HT sequencing technologies provide powerful platforms for investigating the genetic diversity within viral populations, which is integral to our understanding of viral evolution and pathogenesis (10, 11). Population-level characterization requires very high levels of HT sequencing coverage (12, 13); however, the exact level will depend on the background error profiles of the sequencing technology and the desired level of sensitivity. As an example, Wang et al. (12) determined that for pyrosequencing data, ~400× coverage is necessary to identify minor variants present at 1% frequency with 99.999% confidence, and ~1,000× coverage is needed for variants with a frequency of 0.5%. Targeted amplification of the viral genome is often necessary to achieve these coverage requirements. Due to the modest sequence lengths of most HT technologies, the state of the art for population-level analysis has been the characterization of unphased polymorphisms. However, single-molecule technologies, with maximum read lengths of >20 kb, are opening the door for complete genome haplotype phasing (14).

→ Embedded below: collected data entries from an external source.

`src/rtl/onehot_req_arbiter.sv`:
```
// Round-robin arbiter turning request-line rising edges into a registered one-hot grant.
// Optional saturating overflow counter on port ovf_cnt, enabled by defining ARB_OVF_CNT_EN.
module onehot_req_arbiter #(
  parameter int N = 8  // fixed at 8: grant drives an 8-to-3 encoder
) (
  input  logic         clk,
  input  logic         rst_n,
  input  logic [N-1:0] req_in,
  input  logic         clr,
  output logic [N-1:0] grant,
  output logic         grant_vld,
  input  logic         grant_rdy,
  output logic [N-1:0] pending
`ifdef ARB_OVF_CNT_EN
  ,
  output logic [7:0]   ovf_cnt
`endif
);

  localparam int PW = $clog2(N);

  logic [N-1:0]  req_prev;
  logic [N-1:0]  req_edge;
  logic [PW-1:0] ptr;
  logic [PW-1:0] grant_idx;
  logic          accept;
  logic          load;
  logic [N-1:0]  acc_mask;
  logic [N-1:0]  cand;
  logic          found;
  logic [PW-1:0] win;
  logic [PW-1:0] idx;

  assign req_edge = req_in & ~req_prev;
  assign accept   = grant_vld & grant_rdy;
  assign acc_mask = accept ? grant : '0;
  assign load     = ~grant_vld | accept;
  // The line being accepted this cycle may not win again until its re-pulse lands in pending.
  assign cand     = pending & ~acc_mask;

  always_comb begin
    found = 1'b0;
    win   = '0;
    idx   = '0;
    for (int i = 0; i < N; i++) begin
      idx = ptr + PW'(i);
      if (!found && cand[idx]) begin
        found = 1'b1;
        win   = idx;
      end
    end
  end

  always_ff @(posedge clk or negedge rst_n) begin
    if (!rst_n) begin
      req_prev  <= '0;
      pending   <= '0;
      grant     <= '0;
      grant_vld <= 1'b0;
      grant_idx <= '0;
      ptr       <= '0;
    end else begin
      req_prev <= req_in;
      if (clr) begin
        pending   <= '0;
        grant     <= '0;
        grant_vld <= 1'b0;
      end else begin
        pending <= cand | req_edge;
        if (accept) ptr <= grant_idx + 1'b1;
        if (load) begin
          if (found) begin
            grant     <= {{(N-1){1'b0}}, 1'b1} << win;
            grant_vld <= 1'b1;
            grant_idx <= win;
          end else begin
            grant     <= '0;
            grant_vld <= 1'b0;
          end
        end
      end
    end
  end

`ifdef ARB_OVF_CNT_EN
  logic ovf_hit;
  assign ovf_hit = |(req_edge & cand);

  always_ff @(posedge clk or negedge rst_n) begin
    if (!rst_n) begin
      ovf_cnt <= '0;
    end else if (ovf_hit && ovf_cnt != 8'hFF) begin
      ovf_cnt <= ovf_cnt + 8'd1;
    end
  end
`endif

endmodule

```
`config.mk`:
```
export PLATFORM = sky130hd
export DESIGN_NAME = onehot_req_arbiter
export DESIGN_NICKNAME = d
export VERILOG_FILES = /design/src/rtl/onehot_req_arbiter.sv
export SDC_FILE = /design/constraint.sdc
export NUM_CORES = 1
export LEC_CHECK = 0
export ABC_CLOCK_PERIOD_IN_PS = 8300
export CELL_PAD_IN_SITES_DETAIL_PLACEMENT = 2
export CELL_PAD_IN_SITES_GLOBAL_PLACEMENT = 2
export CORE_MARGIN = 4
export CORE_UTILIZATION = 39
export CTS_BUF_LIST = sky130_fd_sc_hd__clkbuf_4 sky130_fd_sc_hd__clkbuf_8
export CTS_CLUSTER_SIZE = 10
export DETAILED_ROUTE_END_ITERATION = 10
export GPL_TIMING_DRIVEN = 0
export PLACE_DENSITY = 0.9
export SLEW_MARGIN = 10
export SYNTH_ARGS = -nofsm -noshare
export SYNTH_HDL_FRONTEND = slang
export SYNTH_SLANG_ARGS = --single-unit
```
`constraint.sdc`:
```
create_clock -name clk -period 8.3 [get_ports clk]
set_clock_uncertainty 0.15 [all_clocks]
set_input_delay 1.66 -clock clk [delete_from_list [all_inputs] [get_ports clk]]
set_output_delay 1.66 -clock clk [all_outputs]
set_load 0.02 [all_outputs]
```
After elaboration in Yosys (flattened, before gate mapping)
Cells that the tools add are included.
Storage, ports and cells
  register bits: 31
  bits in latches: 0
  RAM bits: 0
  ROM bits: 0
  input port bits: 12
  output and inout port bits: 17
  logic and storage cells: 89
  memories kept: 0
Cells by class
  $add $sub $neg: 8
  multiply operators: 0
  divide/modulo/power cells: 0
  $lt $le $gt $ge: 8
  eq/ne operators: 0
  shift-type cells: 1
  mux-type cells: 40
  bitwise gates (word level): 9
  reduce and logical (&&, ||, !) cells: 17
Operator list (number)
  8-bit two-way mux: 5
  3-bit by 4-bit less-than comparator with 1-bit output (second input constant): 8
  1-bit binary-select mux with 3-bit select: 8
  3-bit two-way mux: 8
  1-bit two-way mux: 19
  8-bit AND: 2
  8-bit NOT: 2
  3-bit adder (second input constant): 4
  8-bit OR: 1
  1-bit by 3-bit << shifter with 8-bit output (first input constant): 1
  1-bit logical AND: 7
  1-bit logical NOT: 7
  3-bit by 1-bit adder with 3-bit output (second input constant): 2
  3-bit by 2-bit adder with 3-bit output (second input constant): 2
  3-bit AND reduction: 1
  1-bit NOT: 2
  2-bit AND reduction: 1
  2-bit nonzero test: 1
  1-bit AND: 1
  1-bit OR: 1

Longest topological paths before layout
  word-level depth: 32
  depth in mapped cells: 13
  depth with buffers taken out: 10

Least setup slack after synthesis
Ideal clock, no wire load.
  kind: input -> register
  from: input port grant_rdy
  to: register grant[2]
  setup time: 0.110 ns
  arrival: 3.810 ns
  data required time: 8.040 ns
  setup slack: 4.230 ns
  stages: 9
  buffers on the path: 1
  cell sequence: buf_6 > and3_1 > o32a_1 > mux4_2 > nand2_1 > and4b_1 > a32o_1 > a21o_2 > o41ai_1
Between the ends
  word-level cells in the longest chain between the ends: 32
  elaborated cells on any way between the ends: 56
  those cells by class: shift (1); mux (36); bitwise (4); reduce/logical (15)
RTL lines
  from (decl): line 12  | input logic grant_rdy,
  1-bit AND *: line 35  | assign accept = grant_vld & grant_rdy;
  8-bit two-way mux: line 36  | assign acc_mask = accept ? grant : '0;
  8-bit NOT: line 39  | assign cand = pending & ~acc_mask;
  8-bit AND: line 39
  1-bit binary-select mux with 3-bit select: line 47  | if (!found && cand[idx]) begin
  1-bit two-way mux (not written as such): line 47
  1-bit two-way mux: line 47
  1-bit logical NOT: line 47
  (+16 left out)
  1-bit two-way mux: line 47
  1-bit logical NOT: line 47
  1-bit logical AND: line 47
  3-bit two-way mux: line 47
  1-bit by 3-bit << shifter with 8-bit output: line 73  | grant <= {{(N-1){1'b0}}, 1'b1} << win;
  8-bit two-way mux: line 72  | if (found) begin
  8-bit two-way mux: line 71  | if (load) begin
  8-bit two-way mux: line 64  | if (clr) begin
  to (signal assigned): line 73
  to (decl): line 10  | output logic [N-1:0] grant,
Every way passes the cells marked *; elsewhere a longest branch is shown, timed or not. The select of a mux whose other input is x is not followed.
A chain may end at the register's enable or synchronous reset.

Worst setup path after layout
  from: input port grant_rdy
  to: register grant[6]
Same word-level chain as after synthesis.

Identification of contaminants or adventitious agents.

After isolation, viruses are often maintained as stocks, which are propagated within host cells in tissue culture and thus amplified and preserved for future use. Despite careful laboratory practices, it is possible for these stocks to become contaminated with additional microbes. Contaminating microbes are often detrimental to subsequent applications such as vaccine development or the testing of therapeutics, making it imperative to monitor the purity of viral stocks. HT sequencing provides a powerful method for not only detecting the presence of contaminants within a sample but also for identification and characterization of any contaminants. The level of sequencing required for contamination analysis is dependent on the desired sensitivity, with more sequencing required to ensure detection of contaminants present at very low levels. For most approaches, HQ-level sequencing should be sufficient. Depending on the intended applications, analysis may need to be repeated after further passaging to ensure that no additional contaminants have been introduced.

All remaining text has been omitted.